Ease network security deployments
The External Services Interface (ESI) allows a wide array of network service appliances to be co-located with an Aruba controller to provide their services to clients on the network. Appliances providing services such as virus protection, content inspection and filtering, intrusion detection and prevention, content transformation, protocol-based bandwidth shaping and more are all enabled centrally.
Comprehensive voice management and control
PEF adds extensive voice management functionality for networks using SIP, providing detailed reporting and troubleshooting capabilities. To ensure sufficient voice capacity in the Wi-Fi network, Voice Call Admission Control (CAC) prevents any single AP from becoming congested with too many voice calls. This is accomplished by limiting the number of active voice calls allowed on a radio or by setting voice bandwidth thresholds.
ARUBA'S WIRELESS INTRUSION PROTECTION (WIP) MODULE FEATURES:
Unique station and user classification
Aruba's classification system automatically identifies and classifies all APs and stations connected to the network. The system works by comparing traffic seen in the air with traffic seen on the wire. When a match is found, it is known with certainty that the device belongs to the local network rather than a neighboring network.
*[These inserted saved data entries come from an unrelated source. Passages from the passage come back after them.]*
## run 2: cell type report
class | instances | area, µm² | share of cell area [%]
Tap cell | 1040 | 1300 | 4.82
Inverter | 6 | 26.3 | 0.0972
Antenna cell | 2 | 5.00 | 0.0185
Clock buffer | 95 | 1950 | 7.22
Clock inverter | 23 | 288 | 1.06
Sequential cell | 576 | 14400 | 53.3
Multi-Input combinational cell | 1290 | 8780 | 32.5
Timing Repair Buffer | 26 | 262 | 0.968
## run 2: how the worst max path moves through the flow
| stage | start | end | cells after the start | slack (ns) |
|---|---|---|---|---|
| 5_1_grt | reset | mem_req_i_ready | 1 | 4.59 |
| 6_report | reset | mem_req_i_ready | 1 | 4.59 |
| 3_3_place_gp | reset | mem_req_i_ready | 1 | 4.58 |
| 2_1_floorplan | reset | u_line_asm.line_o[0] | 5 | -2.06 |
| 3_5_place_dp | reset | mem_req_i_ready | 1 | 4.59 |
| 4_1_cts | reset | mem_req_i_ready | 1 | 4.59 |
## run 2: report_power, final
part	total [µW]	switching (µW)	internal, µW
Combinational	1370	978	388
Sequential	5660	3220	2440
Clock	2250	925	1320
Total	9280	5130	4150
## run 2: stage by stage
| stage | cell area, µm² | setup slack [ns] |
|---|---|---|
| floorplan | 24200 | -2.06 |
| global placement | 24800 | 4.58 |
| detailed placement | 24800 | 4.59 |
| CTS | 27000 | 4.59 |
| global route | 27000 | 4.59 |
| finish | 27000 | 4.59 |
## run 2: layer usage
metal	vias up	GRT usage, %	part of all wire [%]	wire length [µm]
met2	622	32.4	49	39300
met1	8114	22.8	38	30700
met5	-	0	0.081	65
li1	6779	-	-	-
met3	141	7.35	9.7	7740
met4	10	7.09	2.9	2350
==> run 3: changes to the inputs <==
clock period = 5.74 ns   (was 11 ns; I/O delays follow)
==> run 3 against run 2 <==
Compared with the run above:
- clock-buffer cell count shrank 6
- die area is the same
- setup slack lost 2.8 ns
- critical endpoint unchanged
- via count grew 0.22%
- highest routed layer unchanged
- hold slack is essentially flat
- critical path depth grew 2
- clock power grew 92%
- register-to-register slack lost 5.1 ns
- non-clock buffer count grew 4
This avoids false alarms for the administrator, because only true rogue devices are classified as such.
Detecting and disabling rogue APs
Aruba's classification algorithms allow the system to accurately determine who is a threat and who is not. Once classified as rogue, these APs can be automatically disabled. Administrators are also notified of the presence of rogue devices, along with their precise physical location on a floorplan, so that they may be removed from the network.
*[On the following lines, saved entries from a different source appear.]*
File: config.mk
export PLATFORM = sky130hd
export DESIGN_NAME = rom_read_sequencer
export DESIGN_NICKNAME = d
export VERILOG_FILES = /design/src/rtl/rom_read_sequencer.sv
export SDC_FILE = /design/constraint.sdc
export NUM_CORES = 1
export LEC_CHECK = 0
export CORE_ASPECT_RATIO = 1.5
export CORE_UTILIZATION = 40
export CTS_BUF_LIST = sky130_fd_sc_hd__clkbuf_4 sky130_fd_sc_hd__clkbuf_8
export CTS_CLUSTER_SIZE = 25
export DETAILED_ROUTE_END_ITERATION = 6
export PLACE_DENSITY = 0.66
export SLEW_MARGIN = 20
export SYNTH_ARGS = -nofsm -noshare
export SYNTH_HDL_FRONTEND = slang
export SYNTH_SLANG_ARGS = --single-unit
File: constraint.sdc
create_clock -name clk -period 5.8 [get_ports clk]
set_input_delay 0.58 -clock clk [delete_from_list [all_inputs] [get_ports clk]]
set_output_delay 0.58 -clock clk [all_outputs]
set_load 0.05 [all_outputs]
File: src/rtl/rom_read_sequencer.sv
// Sequential ROM dump engine: walks addresses 0..LAST_ADDRESS, strobes the ROM
// with cs_n/oe_n, captures each byte and hands it off under valid/ready.
module rom_read_sequencer #(
  parameter int ACCESS_CYCLES = 8,
  parameter int LAST_ADDRESS  = 511
) (
  input  logic       clk,
  input  logic       reset,
  input  logic       start,
  input  logic       abort,
  output logic [8:0] rom_address,
  output logic       rom_cs_n,
  output logic       rom_oe_n,
  input  logic [7:0] rom_data,
  output logic [7:0] data_out,
  output logic [8:0] data_addr,
  output logic       data_valid,
  input  logic       data_ready,
  output logic       busy,
  output logic       done
);

  localparam logic [7:0] LAST_WAIT = 8'(ACCESS_CYCLES - 1);
  localparam logic [8:0] LAST_ADDR = 9'(LAST_ADDRESS);

  typedef enum logic [2:0] {
    S_IDLE,
    S_SETUP,
    S_WAIT,
    S_HANDOFF,
    S_DONE
  } state_t;

  state_t     r_state;
  logic [7:0] r_wait_cnt;
  logic [8:0] r_rom_address;
  logic       r_cs_n;
  logic       r_oe_n;
  logic [7:0] r_data_out;
  logic [8:0] r_data_addr;
  logic       r_data_valid;
  logic       r_busy;
  logic       r_done;
  logic       w_active;

  assign w_active = (r_state == S_SETUP) || (r_state == S_WAIT) ||
                    (r_state == S_HANDOFF);

  always_ff @(posedge clk) begin
    if (!reset) begin
      r_state       <= S_IDLE;
      r_wait_cnt    <= '0;
      r_rom_address <= '0;
      r_cs_n        <= 1'b1;
      r_oe_n        <= 1'b1;
      r_data_out    <= '0;
      r_data_addr   <= '0;
      r_data_valid  <= 1'b0;
      r_busy        <= 1'b0;
      r_done        <= 1'b0;
    end else if (abort && w_active) begin
      // Abort releases the ROM bus but leaves the address where it stopped.
      r_state      <= S_IDLE;
      r_cs_n       <= 1'b1;
      r_oe_n       <= 1'b1;
      r_data_valid <= 1'b0;
      r_busy       <= 1'b0;
    end else begin
      case (r_state)
        S_IDLE, S_DONE: begin
          if (start) begin
            r_state       <= S_SETUP;
            r_rom_address <= '0;
            r_done        <= 1'b0;
            r_busy        <= 1'b1;
            r_cs_n        <= 1'b0;
            r_oe_n        <= 1'b1;
          end
        end
        S_SETUP: begin
          r_state    <= S_WAIT;
          r_wait_cnt <= '0;
          r_oe_n     <= 1'b0;
        end
        S_WAIT: begin
          if (r_wait_cnt == LAST_WAIT) begin
            r_state      <= S_HANDOFF;
            r_data_out   <= rom_data;
            r_data_addr  <= r_rom_address;
            r_data_valid <= 1'b1;
            r_oe_n       <= 1'b1;
          end else begin
            r_wait_cnt <= r_wait_cnt + 8'd1;
          end
        end
        S_HANDOFF: begin
          if (data_ready) begin
            r_data_valid <= 1'b0;
            if (r_rom_address == LAST_ADDR) begin
              r_state <= S_DONE;
              r_done  <= 1'b1;
              r_busy  <= 1'b0;
              r_cs_n  <= 1'b1;
            end else begin
              r_state       <= S_SETUP;
              r_rom_address <= r_rom_address + 9'd1;
            end
          end
        end
        default: begin
          r_state <= S_IDLE;
          r_cs_n  <= 1'b1;
          r_oe_n  <= 1'b1;
          r_busy  <= 1'b0;
        end
      endcase
    end
  end

  assign rom_address = r_rom_address;
  assign rom_cs_n    = r_cs_n;
  assign rom_oe_n    = r_oe_n;
  assign data_out    = r_data_out;
  assign data_addr   = r_data_addr;
  assign data_valid  = r_data_valid;
  assign busy        = r_busy;
  assign done        = r_done;

endmodule

==> results of run 1 <==
==> per-stage QoR <==
stage | utilization (%) | setup slack, ns | area, µm² | power (mW)
2_1_floorplan | - | 3.177 | 1997 | 0.3853
3_3_place_gp | 50.86 | 2.921 | 2446 | 0.4121
3_5_place_dp | 50.86 | 2.830 | 2446 | 0.4122
4_1_cts | 53.23 | 3.124 | 2560 | 0.6483
5_1_grt | 53.23 | 2.926 | 2560 | 0.6725
6_report | 53.23 | 3.114 | 2560 | 0.6398
==> cell families (layout without fill, tap and decap cells) <==
kind of cell               after synthesis  after routing  share of synthesized area (%)
and+or+nand+nor                         99             99                          27.26
DFF                                     42             42                          42.11
buffers and inverters                   17             56                          4.135
adders and majority gates                4              4                          2.506
muxes                                   11             11                          5.514
AOI/OAI and AO/OA                       55             55                          18.48
==> worst register-to-register path, stage by stage (launching register included) <==
cell and delay [ns]:
sky130_fd_sc_hd__dfxtp_1 0.36, sky130_fd_sc_hd__ha_1 0.25, sky130_fd_sc_hd__and3_1 0.21, sky130_fd_sc_hd__and3_1 0.21, sky130_fd_sc_hd__and3_1 0.23, sky130_fd_sc_hd__ha_1 0.23, sky130_fd_sc_hd__nor2_1 0.27, sky130_fd_sc_hd__a21oi_2 0.20
sky130_fd_sc_hd__or4_1 0.53, sky130_fd_sc_hd__o22ai_1 0.14
==> synthesized netlist by cell type, drive strengths merged (4+ instances only) <==
master	n	area share [%]
a21oi	23	6.0
a31oi	4	1.3
and2	5	1.8
and3	9	2.8
buf	8	2.4
clkbuf	4	0.75
dfxtp	42	42
ha	4	2.5
inv	5	0.94
mux2i	11	5.5
nand2	27	5.1
nand3	16	4.3
nand4	6	1.9
nor2	20	3.8
nor3	4	1.3
o21ai	9	2.3
==> per-layer routing <==
layer  GRT usage, %  up-vias
met1          21.95      859
met2          32.42       38
li1               -      900
met5              0        -
met4          8.245        0
met3          4.386        8
==> report_power, final <==
part	switching (mW)	leakage, nW	internal, mW	total, mW
Combinational	0.0543	0.595	0.0393	0.0935
Clock	0.0967	0.0593	0.138	0.235
Sequential	0.0160	0.339	0.295	0.311
==> path summary, 6_finish.rpt <==
path	from	endpoint	slack (ns)	cells after the start
setup / recovery	rom_address[0]	rom_address[5]	3.11	9
hold / removal	data_out[4]	data_out[4]	0.46	2
setup reg to reg	rom_address[0]	rom_address[5]	3.11	9
hold reg to reg	data_out[4]	data_out[4]	0.46	2
==> flip-flops by register name (all words and copies together) (netlist names) <==
register and cells:
rom_oe_n 1, busy 1, r_state 3, r_wait_cnt 8, rom_address 9, data_valid 1, data_out 8, rom_cs_n 1
data_addr 9, done 1
==> layout make-up <==
class                      count  area share, %
clock buffer                   7          3.275
clock inverter                 1          1.173
inverter                       5         0.7331
multi-input combinational    169          41.94
sequential                    42          32.84
tap                           66          3.226
timing repair buffer          43          16.81
==> layout by cell type, fill, tap and decap left out, types with 2 or more instances in the layout <==
master / Yosys / routed
sky130_fd_sc_hd__a21o_1: 2 / 2
sky130_fd_sc_hd__a31oi_1: 4 / 4
sky130_fd_sc_hd__inv_1: 5 / 5
sky130_fd_sc_hd__clkbuf_4: 0 / 2
sky130_fd_sc_hd__a21oi_1: 22 / 22
sky130_fd_sc_hd__nor2_1: 20 / 20
sky130_fd_sc_hd__dfxtp_1: 42 / 42
sky130_fd_sc_hd__mux2i_1: 11 / 11
sky130_fd_sc_hd__nand3_1: 15 / 15
sky130_fd_sc_hd__clkbuf_8: 0 / 5
sky130_fd_sc_hd__clkdlybuf4s50_1: 0 / 43
sky130_fd_sc_hd__o21ai_0: 9 / 9
sky130_fd_sc_hd__nand2_1: 27 / 27
sky130_fd_sc_hd__o211ai_1: 3 / 3
sky130_fd_sc_hd__or4_1: 2 / 2
sky130_fd_sc_hd__ha_1: 4 / 4
sky130_fd_sc_hd__nor3_1: 3 / 3
sky130_fd_sc_hd__and2_1: 3 / 3
sky130_fd_sc_hd__and3_1: 9 / 9
sky130_fd_sc_hd__and2_4: 2 / 2
sky130_fd_sc_hd__nand4_1: 6 / 6
sky130_fd_sc_hd__o221a_2: 3 / 3
==> Implementation_results.wiki, run 1 <==
{| class="wikitable"
! Metric !! Value
|-
| Outcome || finished clean
|-
| Storage element area || 840.8 µm²
|-
| Die ar. || 5285 µm²
|-
| P_leak || 0.9933 nW
|-
| Clock buffers created by TritonCTS || 5
|-
| Crit Path Class || reg -> reg
|-
| Max-slew violations || 0
|-
| Resized Gates After CTS || 0
|-
| Inst Count DP || 325
|-
| Sequence of cells on the critical path || ha_1, and3_1, and3_1, and3_1, ha_1, nor2_1, a21oi_2, or4_1, o22ai_1
|-
| Row cnt || 31
|-
| Clock Pin Slew Worst Setup and Hold Paths || 0.08 ns
|-
| Critical path data required time || 6.01 ns
|-
| Placeable Area || 4810 µm²
|-
| Pwr per Cell Area || 249.9 nW/µm²
|-
| Final Instance Count excl. Fillers || 333
|-
| Routed length on met2 || 2.401 mm
|-
| Post-layout minimum cycle time || 2.686 ns
|-
| Worst IR Drop VDD || 0.1287 mV
|-
| Max FO, Critical Path || 10
|-
| Startpoint kind of the worst setup timing path || flop
|-
| Post-Syn Area per Cell || 8.758 µm²
|-
| Longest individual stage delay on the worst path || 0.52 ns
|-
| Pre-Repair DR Iteration Count || 4
|-
| Maximum operating frequency || 372.3 MHz
|-
| Detailed-placement wirelength estimate || 3.295 mm
|-
| Final hold vios || 0
|-
| Fin Hold WS || 0.4631 ns
|-
| Number of maximum-capacitance constraint violations || 0
|-
| Final-report setup violation count || 0
|-
| Routed length on met1 || 1.951 mm
|-
| Synth async-reset ratio || 0%
|-
| Slowest stage cell, crit path || sky130_fd_sc_hd__or4_1
|-
| Number of global-route vias before repair || 1660
|-
| First-pass GRT wire length || 7.541 mm
|-
| Area of the multi-input gates || 1074 µm²
|-
| Syn nets || 245
|-
| Hold WC Path Type || reg -> reg
|-
| Maximum clock insertion buffer count || 2
|-
| Number of distinct library cells after synthesis || 47
|-
| Primary flip-flop cell chosen by synthesis mapping || sky130_fd_sc_hd__dfxtp_1
|-
| Final Cycle Share || 46.31%
|-
| Total track usage || 18.88%
|-
| Number of antenna violations at the first check in global routing || 0
|-
| Kind of end point of the critical path || flop
|-
| Count of hold buffers inserted by post-cts repair || 0
|-
| Top cell family by delay on the critical path || simple AND/OR/NAND/NOR gates
|-
| Setup Total Neg Slack || 0 ns
|-
| CTS tree || yes
|-
| Number of storage elements in the synthesis netlist || 42
|-
| Sequential share of the synthesized area || 42.11%
|-
| Die Y-Extent || 88.54 µm
|-
| RePlAce Congestion || 0.8850
|-
| Final net count || 283
|-
| Total length of routed wires || 4.626 mm
|-
| Post-synthesis instance area || 1997 µm²
|-
| Sink count of the clock tree || 42
|-
| Number of instances in the synthesized netlist || 228
|-
| Post-synth EDFFs || 0
|-
| Level count of the clock H-tree || 2
|-
| Clock root buffer || sky130_fd_sc_hd__clkbuf_8
|-
| Met3 Wirelength || 170 µm
|-
| Clk_skew || 0.008006 ns
|-
| Detailed-route DRC error count || 0
|-
| Final-layout fill cell count || 489
|-
| Top layer in use || met4
|-
| Antenna cells || 0
|-
| Share of layout cells above drive strength 1 || 8.614%
|-
| Worst slew pin tran || 0.8065 ns
|-
| Die boundary width || 59.69 µm
|-
| # Post-CTS Setup Buffers || 0
|-
| Later-pin clock latency in the skew report || 0.29 ns
|-
| Critical Path Most Common Cell || sky130_fd_sc_hd__and3_1
|-
| Worst relative slew slack || 46.17%
|-
| Layout overhead on the synthesized area || 28.20%
|-
| Number of vias per cell after detailed routing || 5.420
|-
| Post-route ant nets || 0
|-
| Buffers on Ports || 43
|-
| Drt wl/cell || 13.89 µm
|-
| Global route total overflow || 0
|-
| Number of warning messages in the yosys log || 0
|-
| CP arrival || 2.90 ns
|-
| Via total after detailed routing || 1805
|-
| Number of top-level pins || 44
|-
| First-iteration detailed-routing DRC count || 92
|-
| Starting utilization of the core area || 41.52%
|-
| Buffers plus inverters on the worst setup path || 0
|-
| RSZ-0062 raised after global routing || no
|-
| Pin count of the biggest net entering global routing || 26
|}
(Power assumes the default switching activity.)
Denial of service and impersonation protection
Wireless networks, by their nature, make an attractive target for denial of service attacks. Such attacks include software that floods the network with association requests, attacks that make a laptop look like thousands of APs, and de-authentication floods. Aruba mobility controllers equipped with the ArubaOS WIP module maintain signatures of many different wireless attacks and are able to block them so service is not disrupted.
One of the common attacks possible in wireless networks is the "man-in-the-middle" attack. During a man-in-the-middle attack, a hacker masquerades as a legitimate AP. Then, acting as a relay point, this man-in-the-middle fools users and other APs into sending data through the unauthorized device. An attacker can then modify or corrupt data or conduct password-cracking routines.
Policy definition and enforcement
The ArubaOS WIP module provides a number of policies that can be configured to take automatic action when a policy is violated. Examples of wireless policies include weak WEP implementation detection, AP misconfiguration protection, ad-hoc network detection and protection, unauthorized NIC type detection, wireless bridge detection and more.
Using wireless to protect your wired network
Even if Wireless LANs are not sanctioned at this time, no security conscious company can afford to do nothing. Aruba's WIP will keep wireless traffic from working its way into the wired network through rogue APs unknowingly attached to a network port. With Aruba's mobility system equipped with WIP, the enterprise network is protected against wireless security holes.
Using wireless to protect your existing wireless network
Aruba's mobility system with WIP delivers the detection and protection necessary to keep your existing wireless network safe from undesirable wireless access. ArubaOS WIP complements and enhances any existing WLAN deployment, including Cisco deployments, by providing advanced RF security and control features not found in first-generation wireless products.